En su primer discurso como presidente de la Cámara de Comercio Británica, Andy Haldane afirmó a los delegados que, aunque muchos están declarando la muerte de la globalización, “ninguna herramienta política en el planeta” impulsaría más la economía del Reino Unido que abrazar el comercio internacional.
“Quienes escriben obituarios para la globalización se equivocan rotundamente”, dijo. “Puede que haya una ruptura en el orden mundial, pero es en el tendón de Aquiles, no en la aorta: dolorosa, pero si jugamos bien nuestras cartas políticas, no tiene por qué ser fatal”.
Una serie de shocks macroeconómicos y la agitación del sistema de comercio global por parte de Donald Trump han llevado a especulaciones sobre si la era de globalización que ha dominado los asuntos internacionales durante gran parte de los últimos 50 años está llegando a su fin.
Las consecuencias de la pandemia de coronavirus y la invasión rusa de Ucrania han llevado a muchos gobiernos a reevaluar su dependencia de las cadenas de suministro internacionales, con la introducción de medidas para priorizar bienes y servicios en sus propios mercados. El aumento del proteccionismo tras la presentación de una serie de aranceles por parte del presidente de Estados Unidos el año pasado, que desde entonces han sido declarados ilegales por el Tribunal Supremo estadounidense, ha contribuido a esta tendencia.
A principios de este mes, la Comisión Europea presentó planes para introducir una directiva ‘Comprar UE’, con el fin de impulsar la capacidad manufacturera de la región. Como parte de su acuerdo comercial en pausa con Estados Unidos, también ha buscado proteger su industria siderúrgica en dificultades de un exceso de importaciones baratas aumentando los aranceles al 50%. El Reino Unido también ha impuesto aranceles del 50% a sus importaciones de acero y ha reducido las cuotas para los derechos de importación con descuento.
La guerra en Irán amplifica las preocupaciones comerciales
Los temores sobre la exposición de las economías a los acontecimientos internacionales se han visto amplificados con el inicio de los ataques de Estados Unidos e Israel contra Irán, lo que ha provocado que las empresas y los hogares se enfrenten a un nuevo aumento de los precios de la energía y de los tipos de interés.

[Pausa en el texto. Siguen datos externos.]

[config.mk]
export PLATFORM = sky130hd
export DESIGN_NAME = dbg_inst_seq_flat
export DESIGN_NICKNAME = d
export VERILOG_FILES = /design/src/rtl/dbg_inst_seq_if.sv /design/src/rtl/dbg_inst_seq.sv /design/src/flat_wrapper.sv
export SDC_FILE = /design/constraint.sdc
export NUM_CORES = 1
export LEC_CHECK = 0
export ABC_AREA = 1
export BUFFER_PORTS_ARGS = -buffer_cell sky130_fd_sc_hd__buf_4
export CAP_MARGIN = 20
export CORE_MARGIN = 1.5
export CORE_UTILIZATION = 40
export DETAILED_ROUTE_END_ITERATION = 8
export HOLD_SLACK_MARGIN = 0.06
export PLACE_DENSITY = 0.63
export SETUP_SLACK_MARGIN = 0.2
export SLEW_MARGIN = 30
export SYNTH_ARGS = -nofsm -noshare
export SYNTH_HDL_FRONTEND = slang
export SYNTH_SLANG_ARGS = --single-unit
[constraint.sdc]
create_clock -name i_clk -period 7.6 [get_ports i_clk]
set_input_delay 0.38 -clock i_clk [delete_from_list [all_inputs] [get_ports i_clk]]
set_output_delay 0.38 -clock i_clk [all_outputs]
set_load 0.01 [all_outputs]
[src/rtl/dbg_inst_seq_if.sv]
// rtl/dbg_inst_seq_if.sv - command, instruction-injection and response signals of dbg_inst_seq
interface dbg_inst_seq_if;
  logic        i_cmd_valid;
  logic        o_cmd_ready;
  logic [1:0]  i_cmd_op;
  logic [11:0] i_cmd_addr;
  logic [31:0] i_cmd_data;
  logic        o_inst_valid;
  logic [31:0] o_inst;
  logic        i_inst_ready;
  logic        i_res_valid;
  logic [31:0] i_res_data;
  logic        i_res_exc;
  logic        o_rsp_valid;
  logic [31:0] o_rsp_data;
  logic        o_rsp_err;

  modport slave (
    input  i_cmd_valid, i_cmd_op, i_cmd_addr, i_cmd_data,
    input  i_inst_ready, i_res_valid, i_res_data, i_res_exc,
    output o_cmd_ready, o_inst_valid, o_inst, o_rsp_valid, o_rsp_data, o_rsp_err
  );

  modport master (
    output i_cmd_valid, i_cmd_op, i_cmd_addr, i_cmd_data,
    output i_inst_ready, i_res_valid, i_res_data, i_res_exc,
    input  o_cmd_ready, o_inst_valid, o_inst, o_rsp_valid, o_rsp_data, o_rsp_err
  );
endinterface
--- config.mk ---
export PLATFORM = sky130hd
export DESIGN_NAME = bp_cfg_link_endpoint_flat
export DESIGN_NICKNAME = d
export VERILOG_FILES = /design/src/rtl/bp_cfg_link_endpoint_pkg.sv /design/src/rtl/bp_cfg_link_endpoint_if.sv /design/src/rtl/bp_cfg_link_endpoint_core_regs.sv /design/src/rtl/bp_cfg_link_endpoint.sv /design/src/flat_wrapper.sv
export SDC_FILE = /design/constraint.sdc
export NUM_CORES = 1
export LEC_CHECK = 0
export CORE_MARGIN = 2
export CORE_UTILIZATION = 42
export CTS_BUF_LIST = sky130_fd_sc_hd__clkbuf_8
export CTS_CLUSTER_DIAMETER = 80
export DETAILED_ROUTE_END_ITERATION = 10
export PLACE_DENSITY = 0.9
export SYNTH_ARGS = -nofsm -noshare
export SYNTH_HDL_FRONTEND = slang
export SYNTH_SLANG_ARGS = --single-unit
--- constraint.sdc ---
create_clock -name clk_i -period 2.3 [get_ports clk_i]
set_input_delay 0.46 -clock clk_i [delete_from_list [all_inputs] [get_ports clk_i]]
set_output_delay 0.46 -clock clk_i [all_outputs]
set_load 0.01 [all_outputs]
--- src/rtl/bp_cfg_link_endpoint_pkg.sv ---
// Shared definitions for the config-link endpoint: register offsets, forwarding windows,
// FSM state and forward-select encodings, and the offset decoder.
package bp_common_cfg_link_pkg;

  localparam logic [15:0] cfg_reg_reset_gp       = 16'h0001;
  localparam logic [15:0] cfg_reg_freeze_gp      = 16'h0002;
  localparam logic [15:0] cfg_reg_core_id_gp     = 16'h0003;
  localparam logic [15:0] cfg_reg_icache_id_gp   = 16'h0021;
  localparam logic [15:0] cfg_reg_icache_mode_gp = 16'h0022;
  localparam logic [15:0] cfg_reg_npc_gp         = 16'h0040;
  localparam logic [15:0] cfg_reg_dcache_id_gp   = 16'h0041;
  localparam logic [15:0] cfg_reg_dcache_mode_gp = 16'h0042;
  localparam logic [15:0] cfg_reg_cce_id_gp      = 16'h0080;
  localparam logic [15:0] cfg_reg_cce_mode_gp    = 16'h0081;
  localparam logic [15:0] cfg_reg_num_lce_gp     = 16'h0082;

  localparam logic [15:0] cfg_irf_lo_gp   = 16'h0050;
  localparam logic [15:0] cfg_irf_hi_gp   = 16'h006f;
  localparam logic [15:0] cfg_ucode_lo_gp = 16'h8000;
  localparam logic [15:0] cfg_ucode_hi_gp = 16'h8fff;

  typedef enum logic [1:0] {IDLE, FWD_REQ, FWD_WAIT, RESP} bp_cfg_link_state_e;

  typedef enum logic {e_fwd_irf = 1'b0, e_fwd_ucode = 1'b1} bp_cfg_fwd_sel_e;

  typedef enum logic [3:0] {
    e_reg_none,
    e_reg_reset,
    e_reg_freeze,
    e_reg_icache_mode,
    e_reg_npc,
    e_reg_dcache_mode,
    e_reg_cce_mode,
    e_reg_id,
    e_reg_num_lce
  } bp_cfg_reg_e;

  function automatic bp_cfg_reg_e cfg_decode_reg(input logic [15:0] off);
    bp_cfg_reg_e r;
    r = e_reg_none;
    case (off)
      cfg_reg_reset_gp:       r = e_reg_reset;
      cfg_reg_freeze_gp:      r = e_reg_freeze;
      cfg_reg_icache_mode_gp: r = e_reg_icache_mode;
      cfg_reg_npc_gp:         r = e_reg_npc;
      cfg_reg_dcache_mode_gp: r = e_reg_dcache_mode;
      cfg_reg_cce_mode_gp:    r = e_reg_cce_mode;
      cfg_reg_core_id_gp,
      cfg_reg_icache_id_gp,
      cfg_reg_dcache_id_gp,
      cfg_reg_cce_id_gp:      r = e_reg_id;
      cfg_reg_num_lce_gp:     r = e_reg_num_lce;
      default:                r = e_reg_none;
    endcase
    return r;
  endfunction

  function automatic logic cfg_reg_is_rw(input bp_cfg_reg_e r);
    return (r inside {e_reg_reset, e_reg_freeze, e_reg_icache_mode,
                      e_reg_npc, e_reg_dcache_mode, e_reg_cce_mode});
  endfunction

endpackage

--- src/rtl/bp_cfg_link_endpoint_if.sv ---
// Command/response and forward-window handshake bundle of the config-link endpoint.
// Signal suffixes are from the endpoint's point of view.
interface bp_cfg_link_endpoint_if #(
  parameter int data_width_p = 64,
  parameter int addr_width_p = 24
);
  logic                    cmd_v_i;
  logic                    cmd_ready_o;
  logic                    cmd_w_i;
  logic [addr_width_p-1:0] cmd_addr_i;
  logic [data_width_p-1:0] cmd_data_i;

  logic                    resp_v_o;
  logic [data_width_p-1:0] resp_data_o;
  logic                    resp_err_o;
  logic                    resp_yumi_i;

  logic                    fwd_v_o;
  logic                    fwd_ready_i;
  logic                    fwd_w_o;
  logic                    fwd_sel_o;
  logic [3:0]              fwd_core_o;
  logic [11:0]             fwd_addr_o;
  logic [data_width_p-1:0] fwd_data_o;
  logic                    fwd_resp_v_i;
  logic [data_width_p-1:0] fwd_resp_data_i;

  modport slave (
    input  cmd_v_i, cmd_w_i, cmd_addr_i, cmd_data_i, resp_yumi_i,
           fwd_ready_i, fwd_resp_v_i, fwd_resp_data_i,
    output cmd_ready_o, resp_v_o, resp_data_o, resp_err_o,
           fwd_v_o, fwd_w_o, fwd_sel_o, fwd_core_o, fwd_addr_o, fwd_data_o
  );

  modport master (
    output cmd_v_i, cmd_w_i, cmd_addr_i, cmd_data_i, resp_yumi_i,
           fwd_ready_i, fwd_resp_v_i, fwd_resp_data_i,
    input  cmd_ready_o, resp_v_o, resp_data_o, resp_err_o,
           fwd_v_o, fwd_w_o, fwd_sel_o, fwd_core_o, fwd_addr_o, fwd_data_o
  );
endinterface

--- src/rtl/bp_cfg_link_endpoint_core_regs.sv ---
// Control register bank for one core: write-enabled RW fields plus a read mux that
// also serves the read-only id / num_lce values.
module bp_cfg_link_core_regs
  import bp_common_cfg_link_pkg::*;
#(
  parameter int          data_width_p  = 64,
  parameter int          vaddr_width_p = 39,
  parameter int          num_core_p    = 2,
  parameter int          core_id_p     = 0,
  parameter logic [63:0] npc_reset_p   = 64'h8000_0000
) (
  input  logic                     clk_i,
  input  logic                     reset_n_i,
  input  logic                     we_i,
  input  bp_cfg_reg_e              reg_i,
  input  logic [data_width_p-1:0]  wdata_i,
  output logic [data_width_p-1:0]  rdata_o,
  output logic                     core_reset_o,
  output logic                     freeze_o,
  output logic [vaddr_width_p-1:0] npc_o,
  output logic [1:0]               icache_mode_o,
  output logic [1:0]               dcache_mode_o,
  output logic                     cce_mode_o
);

  logic                     core_reset_reg;
  logic                     freeze_reg;
  logic [vaddr_width_p-1:0] npc_reg;
  logic [1:0]               icache_mode_reg;
  logic [1:0]               dcache_mode_reg;
  logic                     cce_mode_reg;

  // Only the low field width of the write data is kept.
  logic unused_wdata;
  assign unused_wdata = ^wdata_i;

  always_ff @(posedge clk_i or negedge reset_n_i) begin
    if (!reset_n_i) begin
      core_reset_reg  <= 1'b1;
      freeze_reg      <= 1'b1;
      npc_reg         <= npc_reset_p[vaddr_width_p-1:0];
      icache_mode_reg <= 2'b00;
      dcache_mode_reg <= 2'b00;
      cce_mode_reg    <= 1'b0;
    end else if (we_i) begin
      case (reg_i)
        e_reg_reset:       core_reset_reg  <= wdata_i[0];
        e_reg_freeze:      freeze_reg      <= wdata_i[0];
        e_reg_npc:         npc_reg         <= wdata_i[vaddr_width_p-1:0];
        e_reg_icache_mode: icache_mode_reg <= wdata_i[1:0];
        e_reg_dcache_mode: dcache_mode_reg <= wdata_i[1:0];
        e_reg_cce_mode:    cce_mode_reg    <= wdata_i[0];
        default: ;
      endcase
    end
  end

  always_comb begin
    rdata_o = '0;
    case (reg_i)
      e_reg_reset:       rdata_o[0]                 = core_reset_reg;
      e_reg_freeze:      rdata_o[0]                 = freeze_reg;
      e_reg_npc:         rdata_o[vaddr_width_p-1:0] = npc_reg;
      e_reg_icache_mode: rdata_o[1:0]               = icache_mode_reg;
      e_reg_dcache_mode: rdata_o[1:0]               = dcache_mode_reg;
      e_reg_cce_mode:    rdata_o[0]                 = cce_mode_reg;
      e_reg_id:          rdata_o                    = data_width_p'(core_id_p);
      e_reg_num_lce:     rdata_o                    = data_width_p'(2 * num_core_p);
      default: ;
    endcase
  end

  assign core_reset_o  = core_reset_reg;
  assign freeze_o      = freeze_reg;
  assign npc_o         = npc_reg;
  assign icache_mode_o = icache_mode_reg;
  assign dcache_mode_o = dcache_mode_reg;
  assign cce_mode_o    = cce_mode_reg;

endmodule

--- src/rtl/bp_cfg_link_endpoint.sv ---
// Config-link slave: decodes one outstanding cmd at a time, services per-core control
// registers locally and forwards IRF / CCE-ucode window accesses to an external port.
module bp_cfg_link_endpoint
  import bp_common_cfg_link_pkg::*;
#(
  parameter int          num_core_p    = 2,
  parameter int          data_width_p  = 64,
  parameter int          addr_width_p  = 24,
  parameter int          vaddr_width_p = 39,
  parameter logic [63:0] npc_reset_p   = 64'h8000_0000
) (
  input  logic                                clk_i,
  input  logic                                reset_n_i,
  bp_cfg_link_endpoint_if.slave               link,
  output logic [num_core_p-1:0]               core_reset_o,
  output logic [num_core_p-1:0]               freeze_o,
  output logic [num_core_p*vaddr_width_p-1:0] npc_o,
  output logic [num_core_p*2-1:0]             icache_mode_o,
  output logic [num_core_p*2-1:0]             dcache_mode_o,
  output logic [num_core_p-1:0]               cce_mode_o
);

  localparam int core_field_lp = addr_width_p - 16;
  localparam logic [core_field_lp-1:0] num_core_lp = core_field_lp'(num_core_p);

  bp_cfg_link_state_e state_reg, state_next;

  logic [data_width_p-1:0] resp_data_reg;
  logic                    resp_err_reg;
  logic                    fwd_w_reg;
  bp_cfg_fwd_sel_e         fwd_sel_reg;
  logic [3:0]              fwd_core_reg;
  logic [11:0]             fwd_addr_reg;
  logic [data_width_p-1:0] fwd_data_reg;

  logic [core_field_lp-1:0] cmd_core;
  logic [15:0]              cmd_off;
  bp_cfg_reg_e              cmd_reg;
  logic                     core_ok;
  logic                     in_irf;
  logic                     in_ucode;
  logic                     is_fwd;
  logic                     local_ok;
  logic                     cmd_accept;
  logic                     fwd_done;
  logic [11:0]              fwd_addr_next;
  logic [data_width_p-1:0]  sel_rdata;
  logic [num_core_p-1:0]    core_we;
  logic [data_width_p-1:0]  core_rdata [num_core_p];

  always_comb begin
    cmd_core      = link.cmd_addr_i[addr_width_p-1:16];
    cmd_off       = link.cmd_addr_i[15:0];
    cmd_reg       = cfg_decode_reg(cmd_off);
    core_ok       = (cmd_core < num_core_lp);
    in_irf        = (cmd_off >= cfg_irf_lo_gp) && (cmd_off <= cfg_irf_hi_gp);
    in_ucode      = (cmd_off >= cfg_ucode_lo_gp) && (cmd_off <= cfg_ucode_hi_gp);
    is_fwd        = core_ok && (in_irf || in_ucode);
    local_ok      = core_ok && (cmd_reg != e_reg_none)
                    && !(link.cmd_w_i && !cfg_reg_is_rw(cmd_reg));
    cmd_accept    = link.cmd_v_i && (state_reg == IDLE);
    // Ucode window base is 4K-aligned, so its low 12 bits are already the offset.
    fwd_addr_next = in_ucode ? cmd_off[11:0] : (cmd_off[11:0] - cfg_irf_lo_gp[11:0]);
    fwd_done      = ((state_reg == FWD_REQ) && link.fwd_ready_i && link.fwd_resp_v_i)
                    || ((state_reg == FWD_WAIT) && link.fwd_resp_v_i);
  end

  always_comb begin
    sel_rdata = '0;
    for (int i = 0; i < num_core_p; i++) begin
      if (cmd_core == core_field_lp'(i)) sel_rdata = core_rdata[i];
    end
  end

  for (genvar gi = 0; gi < num_core_p; gi++) begin : g_core
    assign core_we[gi] = cmd_accept && link.cmd_w_i && local_ok
                         && (cmd_core == core_field_lp'(gi));

    bp_cfg_link_core_regs #(
      .data_width_p (data_width_p),
      .vaddr_width_p(vaddr_width_p),
      .num_core_p   (num_core_p),
      .core_id_p    (gi),
      .npc_reset_p  (npc_reset_p)
    ) u_regs (
      .clk_i        (clk_i),
      .reset_n_i    (reset_n_i),
      .we_i         (core_we[gi]),
      .reg_i        (cmd_reg),
      .wdata_i      (link.cmd_data_i),
      .rdata_o      (core_rdata[gi]),
      .core_reset_o (core_reset_o[gi]),
      .freeze_o     (freeze_o[gi]),
      .npc_o        (npc_o[gi*vaddr_width_p +: vaddr_width_p]),
      .icache_mode_o(icache_mode_o[gi*2 +: 2]),
      .dcache_mode_o(dcache_mode_o[gi*2 +: 2]),
      .cce_mode_o   (cce_mode_o[gi])
    );
  end

  always_ff @(posedge clk_i or negedge reset_n_i) begin
    if (!reset_n_i) state_reg <= IDLE;
    else            state_reg <= state_next;
  end

  always_comb begin
    state_next = state_reg;
    case (state_reg)
      IDLE: begin
        if (link.cmd_v_i) state_next = is_fwd ? FWD_REQ : RESP;
      end
      FWD_REQ: begin
        if (link.fwd_ready_i) state_next = link.fwd_resp_v_i ? RESP : FWD_WAIT;
      end
      FWD_WAIT: begin
        if (link.fwd_resp_v_i) state_next = RESP;
      end
      RESP: begin
        if (link.resp_yumi_i) state_next = IDLE;
      end
      default: state_next = IDLE;
    endcase
  end

  // Response and forward payloads are frozen at accept; only a forwarded read updates data later.
  always_ff @(posedge clk_i or negedge reset_n_i) begin
    if (!reset_n_i) begin
      resp_data_reg <= '0;
      resp_err_reg  <= 1'b0;
      fwd_w_reg     <= 1'b0;
      fwd_sel_reg   <= e_fwd_irf;
      fwd_core_reg  <= 4'd0;
      fwd_addr_reg  <= 12'd0;
      fwd_data_reg  <= '0;
    end else if (cmd_accept) begin
      resp_err_reg  <= !is_fwd && !local_ok;
      resp_data_reg <= (!link.cmd_w_i && local_ok) ? sel_rdata : '0;
      fwd_w_reg     <= link.cmd_w_i;
      fwd_sel_reg   <= in_ucode ? e_fwd_ucode : e_fwd_irf;
      fwd_core_reg  <= cmd_core[3:0];
      fwd_addr_reg  <= fwd_addr_next;
      fwd_data_reg  <= link.cmd_data_i;
    end else if (fwd_done && !fwd_w_reg) begin
      resp_data_reg <= link.fwd_resp_data_i;
    end
  end

  assign link.cmd_ready_o = (state_reg == IDLE);
  assign link.resp_v_o    = (state_reg == RESP);
  assign link.resp_data_o = resp_data_reg;
  assign link.resp_err_o  = resp_err_reg;
  assign link.fwd_v_o     = (state_reg == FWD_REQ);
  assign link.fwd_w_o     = fwd_w_reg;
  assign link.fwd_sel_o   = fwd_sel_reg;
  assign link.fwd_core_o  = fwd_core_reg;
  assign link.fwd_addr_o  = fwd_addr_reg;
  assign link.fwd_data_o  = fwd_data_reg;

endmodule
--- src/flat_wrapper.sv ---
// flat-port wrapper written by rule: the top's interface ports become plain ports
module bp_cfg_link_endpoint_flat import bp_common_cfg_link_pkg::*;
#(
  parameter int          num_core_p    = 2,
  parameter int          data_width_p  = 64,
  parameter int          addr_width_p  = 24,
  parameter int          vaddr_width_p = 39,
  parameter logic [63:0] npc_reset_p   = 64'h8000_0000
)
  (clk_i, reset_n_i, core_reset_o, freeze_o, npc_o, icache_mode_o, dcache_mode_o, cce_mode_o, link_cmd_v_i, link_cmd_w_i, link_cmd_addr_i, link_cmd_data_i, link_resp_yumi_i, link_fwd_ready_i, link_fwd_resp_v_i, link_fwd_resp_data_i, link_cmd_ready_o, link_resp_v_o, link_resp_data_o, link_resp_err_o, link_fwd_v_o, link_fwd_w_o, link_fwd_sel_o, link_fwd_core_o, link_fwd_addr_o, link_fwd_data_o);
  bp_cfg_link_endpoint_if #(.data_width_p(data_width_p), .addr_width_p(addr_width_p)) link_i ();
  input  logic clk_i;
  input  logic reset_n_i;
  output logic [num_core_p-1:0] core_reset_o;
  output logic [num_core_p-1:0] freeze_o;
  output logic [num_core_p*vaddr_width_p-1:0] npc_o;
  output logic [num_core_p*2-1:0] icache_mode_o;
  output logic [num_core_p*2-1:0] dcache_mode_o;
  output logic [num_core_p-1:0] cce_mode_o;
  input wire logic [$bits(link_i.cmd_v_i)-1:0] link_cmd_v_i;
  input wire logic [$bits(link_i.cmd_w_i)-1:0] link_cmd_w_i;
  input wire logic [$bits(link_i.cmd_addr_i)-1:0] link_cmd_addr_i;
  input wire logic [$bits(link_i.cmd_data_i)-1:0] link_cmd_data_i;
  input wire logic [$bits(link_i.resp_yumi_i)-1:0] link_resp_yumi_i;
  input wire logic [$bits(link_i.fwd_ready_i)-1:0] link_fwd_ready_i;
  input wire logic [$bits(link_i.fwd_resp_v_i)-1:0] link_fwd_resp_v_i;
  input wire logic [$bits(link_i.fwd_resp_data_i)-1:0] link_fwd_resp_data_i;
  output wire logic [$bits(link_i.cmd_ready_o)-1:0] link_cmd_ready_o;
  output wire logic [$bits(link_i.resp_v_o)-1:0] link_resp_v_o;
  output wire logic [$bits(link_i.resp_data_o)-1:0] link_resp_data_o;
  output wire logic [$bits(link_i.resp_err_o)-1:0] link_resp_err_o;
  output wire logic [$bits(link_i.fwd_v_o)-1:0] link_fwd_v_o;
  output wire logic [$bits(link_i.fwd_w_o)-1:0] link_fwd_w_o;
  output wire logic [$bits(link_i.fwd_sel_o)-1:0] link_fwd_sel_o;
  output wire logic [$bits(link_i.fwd_core_o)-1:0] link_fwd_core_o;
  output wire logic [$bits(link_i.fwd_addr_o)-1:0] link_fwd_addr_o;
  output wire logic [$bits(link_i.fwd_data_o)-1:0] link_fwd_data_o;
  assign link_i.cmd_v_i = link_cmd_v_i;
  assign link_i.cmd_w_i = link_cmd_w_i;
  assign link_i.cmd_addr_i = link_cmd_addr_i;
  assign link_i.cmd_data_i = link_cmd_data_i;
  assign link_i.resp_yumi_i = link_resp_yumi_i;
  assign link_i.fwd_ready_i = link_fwd_ready_i;
  assign link_i.fwd_resp_v_i = link_fwd_resp_v_i;
  assign link_i.fwd_resp_data_i = link_fwd_resp_data_i;
  assign link_cmd_ready_o = link_i.cmd_ready_o;
  assign link_resp_v_o = link_i.resp_v_o;
  assign link_resp_data_o = link_i.resp_data_o;
  assign link_resp_err_o = link_i.resp_err_o;
  assign link_fwd_v_o = link_i.fwd_v_o;
  assign link_fwd_w_o = link_i.fwd_w_o;
  assign link_fwd_sel_o = link_i.fwd_sel_o;
  assign link_fwd_core_o = link_i.fwd_core_o;
  assign link_fwd_addr_o = link_i.fwd_addr_o;
  assign link_fwd_data_o = link_i.fwd_data_o;
  bp_cfg_link_endpoint #(.num_core_p(num_core_p), .data_width_p(data_width_p), .addr_width_p(addr_width_p), .vaddr_width_p(vaddr_width_p), .npc_reset_p(npc_reset_p)) u_core (.clk_i(clk_i), .reset_n_i(reset_n_i), .link(link_i), .core_reset_o(core_reset_o), .freeze_o(freeze_o), .npc_o(npc_o), .icache_mode_o(icache_mode_o), .dcache_mode_o(dcache_mode_o), .cce_mode_o(cce_mode_o));
endmodule
==> flow_summary.ini, run 1 <==
[place]
post-dp-hpwl_um = 27200
numPortBuffers = 400
dpl-instance-area_um2 = 16000
place_inst = 1861
gp_congestion = 0.921

[yosys]
synth_async_sr_flop_share = 1.00
synth.area.top_cells = dfrtp_1 (54%), mux2_2 (12%), nand2_1 (11%)
synth_cells = 1097
synth_top_area_frac = 0.536
synth_edf_count = 0
avgSynthCellArea_um2 = 10.0
synthFlopType = dfrtp_1
synth_nets = 1265
yosysTopAreaCell = dfrtp_1
ys_warn_count = 0
synth_seq_cells = 241
syn-cell-area_um2 = 11000
synth.distinct_cells = 64
yosysSeqAreaShare = 0.550

[power]
intPower_mw = 11.3
switching_power_mw = 5.86
p_clk_frac = 0.240
max-vdd-ir-drop_mv = 0.704
combPwrFrac = 0.395
p_leak_nw = 7.85
switching_share = 0.342
pwr-share-seq = 0.365
powerDensity_nw_per_um2 = 1000

[worst_setup_path]
cp_data_arrival_time_ns = 2.67
cp_cell_sequence = clkdlybuf4s50_1, nor4_4, nand2_2, or3_1, nor2_4, buf_12, mux2_2
cp_max_fo = 24
path_class = in -> reg
critPathSlowestCell = or3_1
start_kind = input pin
crit_required_ns = 2.70
cp_slowest_stage_delay_ns = 0.46
end_kind = flop

[run_status]
status = complete, no violations

[clocking]
clockRootBuffer = clkbuf_8
clock_latency_ns = 0.53
htree_num_levels = 2
cts_tree = built
cts_sinks = 241
clock_tree.buffer_depth = 3
cts_made_buffers = 42
clk_pin_slew_worst_paths_ns = 0.07

[routing]
viasPerCell = 5.22
route.vias.total = 10200
drt_iter0_markers = 581
drt-wirelength-per-cell_um = 20.1
totalWireLength_um = 39100
drtAntennaViolNets = 0
firstDrtPassIters = 5
drc = 0

[run]
maxCapViolCount = 0

[final_layout]
largest_reg_flops = 78
synthToLayoutAreaGrowth_pct = 55.5
fin_area_um2 = 17100
layout_common_cells = clkdlybuf4s50_1 (390), nand2_1 (309), dfrtp_1 (235)
final_common_cell = clkdlybuf4s50_1
drive_above_1_share = 0.221
nNetsFinal = 1745
n_fill_cell = 1929
fin_cells = 1945

[die]
coreArea_um2 = 25800
num_rows = 59
die_h_um = 166
initial_core_util = 0.425
dieArea_um2 = 27400
ioPinCount = 401
die_w_um = 166

[timing]
min_period_ns = 2.27
hold_viol = 0
worstMarginPinSlew_ns = 0.617
slew_headroom = 0.589
min_period_over_period = 0.987
finClkSkew_ns = 0.0144
fmax_mhz = 441
setup_viol = 0
slew_viol_final = 0

[grt]
grt_overflow = 0
antenna_found_initial = 1
grt_pass1_wl_um = 60200
grt_pass1_vias = 10800
grt_max_degree = 99
grtUsageTotal = 0.276

[min_path]
min_path_type = in -> reg
-- per-stage QoR --
step	util	setup TNS, ns	power, mW	hold WS [ns]	worst slack, ns
detailed placement	0.620	-66.11	13.0	0.390	-0.630
global placement	0.620	-62.18	12.7	0.388	-0.591
CTS	0.658	0	17.3	0.371	0.00237
finish	0.660	0	17.1	0.415	0.0299
floorplan	-	-2.43	8.88	0.164	-0.0971
global route	0.660	-0.00275	18.1	0.417	-0.00197
-- routing by layer --
metal  up-vias  global-route usage  wire length [um]
met4         0               0.150              2190
met5         -                   0                 0
met1      4904               0.325             15200
met3       134              0.0667              2880
met2       476               0.468             18800
li1       4636                   -                 -
-- worst paths after layout --
kind                                                         from  cells after the start  slack, ns                                            end
setup / recovery                              link_cmd_addr_i[21]                      7       0.03  u_core.g_core[0].u_regs.npc_o[17]$_DFFE_PN0P_
hold / removal                                link_cmd_addr_i[16]                      3       0.42         u_core.link.resp_data_o[1]$_DFFE_PN0P_
setup reg to reg                  u_core.state_reg[0]$_DFFE_PN0P_                      8       0.07  u_core.g_core[0].u_regs.npc_o[17]$_DFFE_PN0P_
hold reg to reg            u_core.link.fwd_data_o[54]$_DFFE_PN0P_                      2       0.48         u_core.link.fwd_data_o[54]$_DFFE_PN0P_
max in group asynchronous                               reset_n_i                      3       1.16  u_core.g_core[0].u_regs.npc_o[31]$_DFFE_PN1P_
min in group asynchronous                               reset_n_i                      2       0.43   u_core.g_core[0].u_regs.npc_o[9]$_DFFE_PN0P_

El último shock ha generado llamamientos para que el Reino Unido se vuelva más económicamente independiente, con una creciente presión sobre el gobierno para que levante la prohibición de la nueva extracción de petróleo en el Mar del Norte.
Haldane, que formó parte del Comité de Política Monetaria del Banco de Inglaterra durante siete años antes de dejarlo en 2021, dijo que aumentar los volúmenes de comercio actuaría como un “impulso” para el nivel de vida y el coste de la vida.
“No existe ninguna herramienta política en el planeta que ofrezca una cosecha tan grande”, afirmó.
Las declaraciones del ex miembro del comité de tipos de interés se hicieron eco de comentarios similares realizados por la directora general del organismo sectorial, que instó a los ministros a fomentar un entorno comercial más favorable ante el conflicto en Irán.
Shevaun Haviland dijo que había “absolutamente esperanza en el comercio” a pesar del panorama internacional “desafiante”.
Añadió: “Mi mensaje a nuestro gobierno en estos tiempos turbulentos es: mantengan la calma. Sigan hablando con las empresas y estén preparados para actuar. Con el aumento de las facturas de energía y la falta de límites para las empresas, los ministros deben mantener todas las opciones sobre la mesa si queremos que el Reino Unido siga siendo competitivo, resiliente y abierto a los negocios. El gobierno y las empresas deben superar esta tormenta juntos”.